### Exercise directions:
Starting at the top of the records, output every line through the one that contains "localparam logic [EXP_W-1:0] E_ONE", keeping each exactly as it appears.

### Data for analysis:
[src/rtl/vcvt_pkg.sv]
package vcvt_pkg;
   localparam int unsigned WORD_W = 32;
   localparam int unsigned EXP_W  = 8;
   localparam int unsigned FRAC_W = 23;
   localparam int unsigned BIAS   = 127;

   typedef enum logic [1:0] {
      OP_S2F = 2'b00,
      OP_U2F = 2'b01,
      OP_F2S = 2'b10,
      OP_F2U = 2'b11
   } cvt_op_e;
endpackage

[src/rtl/vcvt_f2i.sv]
module vcvt_f2i
   import vcvt_pkg::*;
(
   input  logic [WORD_W-1:0] fin,
   input  logic              to_unsigned,
   output logic [WORD_W-1:0] res,
   output logic              bad
);
   localparam logic [EXP_W-1:0] E_ONE   = EXP_W'(BIAS);
   localparam logic [EXP_W-1:0] E_EXACT = EXP_W'(BIAS + FRAC_W);
   localparam logic [EXP_W-1:0] E_S_TOP = EXP_W'(BIAS + WORD_W - 1);
   localparam logic [EXP_W-1:0] E_U_TOP = EXP_W'(BIAS + WORD_W);

   logic                 sgn;
   logic [EXP_W-1:0]     ex;
   logic [FRAC_W-1:0]    fr;
   logic [EXP_W-1:0]     sh;
   logic [WORD_W-1:0]    sig;
   logic [WORD_W-1:0]    mag;

   always_comb begin
      sgn = fin[WORD_W-1];
      ex  = fin[WORD_W-2 -: EXP_W];
      fr  = fin[FRAC_W-1:0];
      sig = {{(WORD_W-FRAC_W-1){1'b0}}, 1'b1, fr};
      sh  = '0;
      mag = '0;
      res = '0;
      bad = 1'b0;
      if (ex >= E_EXACT) begin
         sh  = ex - E_EXACT;
         mag = sig << sh;
      end else begin
         sh  = E_EXACT - ex;
         mag = sig >> sh;
      end
      if (ex == '1 && fr != '0) begin
         bad = 1'b1;
      end else if (ex < E_ONE) begin
         res = '0;
      end else if (to_unsigned) begin
         if (sgn) begin
            bad = 1'b1;
         end else if (ex >= E_U_TOP) begin
            res = '1;
            bad = 1'b1;
         end else begin
            res = mag;
         end
      end else if (!sgn) begin
         if (ex >= E_S_TOP) begin
            res = {1'b0, {(WORD_W-1){1'b1}}};
            bad = 1'b1;
         end else begin
            res = mag;
         end
      end else if (ex > E_S_TOP || (ex == E_S_TOP && fr != '0)) begin
         res = {1'b1, {(WORD_W-1){1'b0}}};
         bad = 1'b1;
      end else begin
         res = -mag;
      end
   end
endmodule

[src/rtl/vcvt_i2f.sv]
module vcvt_i2f
   import vcvt_pkg::*;
(
   input  logic [WORD_W-1:0] iin,
   input  logic              is_unsigned,
   output logic [WORD_W-1:0] res
);
   localparam int unsigned LEAD_W = $clog2(WORD_W);
   localparam int unsigned KEEP_W = FRAC_W + 1;
   localparam int unsigned DROP_W = WORD_W - KEEP_W;

   logic                 neg;
   logic [WORD_W-1:0]    mag;
   logic [LEAD_W-1:0]    lead;
   logic [WORD_W-1:0]    norm;
   logic [KEEP_W-1:0]    keep;
   logic                 grd;
   logic                 stk;
   logic                 up;
   logic [KEEP_W:0]      sum;
   logic [EXP_W-1:0]     expo;
   logic [FRAC_W-1:0]    mant;

   always_comb begin
      neg  = !is_unsigned && iin[WORD_W-1];
      mag  = neg ? -iin : iin;
      lead = '0;
      for (int k = 0; k < WORD_W; k++) begin
         if (mag[k]) lead = LEAD_W'(k);
      end
      norm = mag << (LEAD_W'(WORD_W-1) - lead);
      keep = norm[WORD_W-1 -: KEEP_W];
      grd  = norm[DROP_W-1];
      stk  = |norm[DROP_W-2:0];
      up   = grd & (stk | keep[0]);
      sum  = {1'b0, keep} + (KEEP_W+1)'(up);
      expo = EXP_W'(BIAS) + EXP_W'(lead) + EXP_W'(sum[KEEP_W]);
      mant = sum[KEEP_W] ? sum[KEEP_W-1:1] : sum[FRAC_W-1:0];
      res  = (mag == '0) ? '0 : {neg, expo, mant};
   end
endmodule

### Task result:
[src/rtl/vcvt_pkg.sv]
package vcvt_pkg;
   localparam int unsigned WORD_W = 32;
   localparam int unsigned EXP_W  = 8;
   localparam int unsigned FRAC_W = 23;
   localparam int unsigned BIAS   = 127;

   typedef enum logic [1:0] {
      OP_S2F = 2'b00,
      OP_U2F = 2'b01,
      OP_F2S = 2'b10,
      OP_F2U = 2'b11
   } cvt_op_e;
endpackage

[src/rtl/vcvt_f2i.sv]
module vcvt_f2i
   import vcvt_pkg::*;
(
   input  logic [WORD_W-1:0] fin,
   input  logic              to_unsigned,
   output logic [WORD_W-1:0] res,
   output logic              bad
);
   localparam logic [EXP_W-1:0] E_ONE   = EXP_W'(BIAS);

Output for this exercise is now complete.